Anesthesia and Postoperative Pain Control
A balanced anesthesia technique was used in all patients. In general anesthesia, patients received an induction dose of propofol; a narcotic such as fentanyl, morphine, or hydromorphone; an inhalational agent such as sevoflurane or desflurane; and a muscle relaxant such as rocuronium. The muscle relaxant is usually reversed with neostigmine and glycopyrollate. In spinal anesthesia, patients received local anesthesia, epimorph, and an intraoperative propofol infusion. Both groups received narcotic in the postoperative period.

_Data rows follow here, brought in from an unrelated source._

==> src/rtl/mem_wb_stage.sv <==
// mem_wb_stage: MEM/WB pipeline register with a wait FSM for late load data.
// Ports: clk, rst (sync, active-high), bus (mem_wb_stage_if.slave) carrying the
// EX/MEM bundle, dmem response, flush, stall request, regfile write port,
// forwarding taps and sticky load_fault.
// Parameters: LOAD_TIMEOUT wait cycles before a load faults; CNT_W counter width.
// Optional: MEM_WB_INSTRET_EN adds a 64-bit retired-instruction counter.
module mem_wb_stage
    import mem_wb_stage_pkg::*;
#(
    parameter int LOAD_TIMEOUT = 255,
    parameter int CNT_W        = 8
) (
    input  logic              clk,
    input  logic              rst,
    mem_wb_stage_if.slave     bus
);
    state_t                           state_q;
    logic [CNT_W-1:0]                 cnt_q;
    logic                             valid_q;
    logic                             wen_q;
    logic [REG_ADDR_WIDTH-1:0]        waddr_q;
    logic [CPU_WIDTH-1:0]             alu_q;
    logic [CPU_WIDTH-1:0]             rdata_q;
    logic [MEM_ACCESS_TYPE_WIDTH-1:0] type_q;
    logic                             sext_q;
    logic                             fault_q;
    logic                             is_load;
    logic                             timeout;
    logic                             capture;
    logic [CPU_WIDTH-1:0]             aligned;
    // A bundle is captured when no data is owed, when the data arrives, or when
    // the wait gives up; otherwise upstream is held. Stall is exactly "not capturing".
    always_comb begin
        is_load = bus.ex_mem_valid & is_read(bus.ex_mem_mem_access_type);
        timeout = state_q == ST_WAIT_MEM & ~bus.dmem_rvalid & cnt_q == CNT_W'(LOAD_TIMEOUT);
        capture = state_q == ST_RUN ? ~(is_load & ~bus.dmem_rvalid) : bus.dmem_rvalid | timeout;
    end
    always_ff @(posedge clk) begin
        if (rst) begin
            state_q <= ST_RUN;
            cnt_q   <= '0;
            valid_q <= 1'b0;
            wen_q   <= 1'b0;
            waddr_q <= '0;
            alu_q   <= '0;
            rdata_q <= '0;
            type_q  <= MEM_ACCESS_TYPE_NONE;
            sext_q  <= 1'b0;
            fault_q <= 1'b0;
        end else if (bus.flush) begin
            state_q <= ST_RUN;
            cnt_q   <= '0;
            valid_q <= 1'b0;
            type_q  <= MEM_ACCESS_TYPE_NONE;
        end else if (capture) begin
            state_q <= ST_RUN;
            cnt_q   <= '0;
            valid_q <= bus.ex_mem_valid;
            wen_q   <= bus.ex_mem_reg_wen & ~timeout;
            waddr_q <= bus.ex_mem_reg_waddr;
            alu_q   <= bus.ex_mem_alu_result;
            rdata_q <= bus.dmem_rdata;
            type_q  <= bus.ex_mem_valid ? bus.ex_mem_mem_access_type : MEM_ACCESS_TYPE_NONE;
            sext_q  <= bus.ex_mem_mem_sign_ext;
            fault_q <= fault_q | timeout;
        end else begin
            state_q <= ST_WAIT_MEM;
            cnt_q   <= state_q == ST_RUN ? CNT_W'(1) : cnt_q + CNT_W'(1);
            valid_q <= 1'b0;
            type_q  <= MEM_ACCESS_TYPE_NONE;
        end
    end
`ifdef MEM_WB_INSTRET_EN
    logic [63:0] instret_q;
    always_ff @(posedge clk) begin
        if (rst)
            instret_q <= '0;
        else if (~bus.flush & capture & bus.ex_mem_valid & ~timeout)
            instret_q <= instret_q + 64'd1;
    end
    assign bus.instret = instret_q;
`endif
    mem_wb_stage_load_align u_load_align (
        .rdata_i    (rdata_q),
        .addr_i     (alu_q[1:0]),
        .type_i     (type_q),
        .sign_ext_i (sext_q),
        .data_o     (aligned)
    );
    assign bus.mem_stall_req             = ~bus.flush & ~capture;
    assign bus.reg_wen                   = valid_q & wen_q & |waddr_q;
    assign bus.reg_waddr                 = waddr_q;
    assign bus.reg_wdata                 = is_read(type_q) ? aligned : alu_q;
    assign bus.wb_forward_addr           = bus.reg_wen ? waddr_q : '0;
    assign bus.wb_forward_data           = alu_q;
    assign bus.wb_forward_data_mem_rdata = rdata_q;
    assign bus.mem_wb_mem_access_type    = type_q;
    assign bus.mem_wb_mem_sign_ext       = sext_q;
    assign bus.load_fault                = fault_q;
endmodule
<file path="config.mk">
export PLATFORM = sky130hd
export DESIGN_NAME = bp_fe_ras
export DESIGN_NICKNAME = d
export VERILOG_FILES = /design/src/rtl/bp_fe_ras_pkg.sv /design/src/rtl/bp_fe_ras.sv
export SDC_FILE = /design/constraint.sdc
export NUM_CORES = 1
export LEC_CHECK = 0
export ABC_AREA = 0
export BUFFER_PORTS_ARGS = -buffer_cell sky130_fd_sc_hd__buf_4
export CORE_MARGIN = 8
export CORE_UTILIZATION = 47
export DETAILED_ROUTE_END_ITERATION = 7
export PLACE_DENSITY = 0.67
export REMOVE_ABC_BUFFERS = 1
export SLEW_MARGIN = 20
export SYNTH_ARGS = -nofsm -noshare
export SYNTH_HDL_FRONTEND = slang
export SYNTH_SLANG_ARGS = --single-unit
</file>
<file path="constraint.sdc">
create_clock -name clk_i -period 2.8 [get_ports clk_i]
set_input_delay 0.14 -clock clk_i [delete_from_list [all_inputs] [get_ports clk_i]]
set_output_delay 0.14 -clock clk_i [all_outputs]
set_load 0.05 [all_outputs]
</file>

All patients were reviewed twice daily by the Acute Pain Service team, as per our institutional standard of care. Pain was evaluated by a score of 0–10 with 0 as no pain and 10 as the most excruciating pain. Intravenous morphine through patient-controlled analgesia was initiated when the verbal pain score was 4 or greater. If pain is not controlled by patient-controlled analgesia, the Acute Pain Service team increased the immediate-release oxycodone dose and/or added controlled-release oxycodone to achieve a verbal pain score 4 or less for pain.
Data Analysis and Statistics
Sample Size Estimation.
Our primary outcome measurement is the postoperative AHI in OSA or non-OSA patients. Because there is no published study on the postoperative AHI change in OSA or non-OSA patients, we based our sample size estimation on our pilot data of 16 patients who did preoperative and postoperative N1 and 3 polysomnography. The AHI was 22.4 ± 15 events per hour on the preoperative polysomnography and 50.1 ± 38 events per hour on the postoperative N3 polysomnography. If we treat data as paired and power = 0.9, and α = 0.05, the estimated sample size would be 21.
Data were entered into a specifically designed Microsoft Access database and checked for possible errors. SAS 9.2 for Windows (SAS Institute, Cary, NC) was used for data analysis. All the statistical tests were two-tailed test. P value of less than 0.05 or adjusted P value of less than 0.05 was accepted as statistically significant.
The demographic data and summary of data from polysomnography were presented with descriptive statistics. Categorical data were presented as frequency with percentage, and the statistical significance was checked by chi-square test or Fisher exact test. The mean ± SD was used for continuous data with normal distribution, and the statistical significance was checked with Student independent two-sample t test. The median (25th, 75th percentile) was used for continuous data with skewed distribution, and Mann–Whitney U test was used to check the statistical significance for continuous data with skewed distribution.
The evolution of sleep architecture and parameters measuring sleep-disordered breathing in OSA and non-OSA patients were first summarized across the different perioperative nights. The measurements from the different perioperative nights were treated as repeatedly measured data. Mixed models with polysomnography parameters as outcome and preoperative OSA status and the night of polysomnography as predictors were used to analyze the difference between the different perioperative nights in OSA and non-OSA patients. Preoperative OSA status and the night of polysomnography were treated as fixed effect and subject was treated as random effect. The postoperative value of parameters was compared with the preoperative baseline, respectively. The Holm–Bonferroni method was used to adjust P value for multiple comparisons.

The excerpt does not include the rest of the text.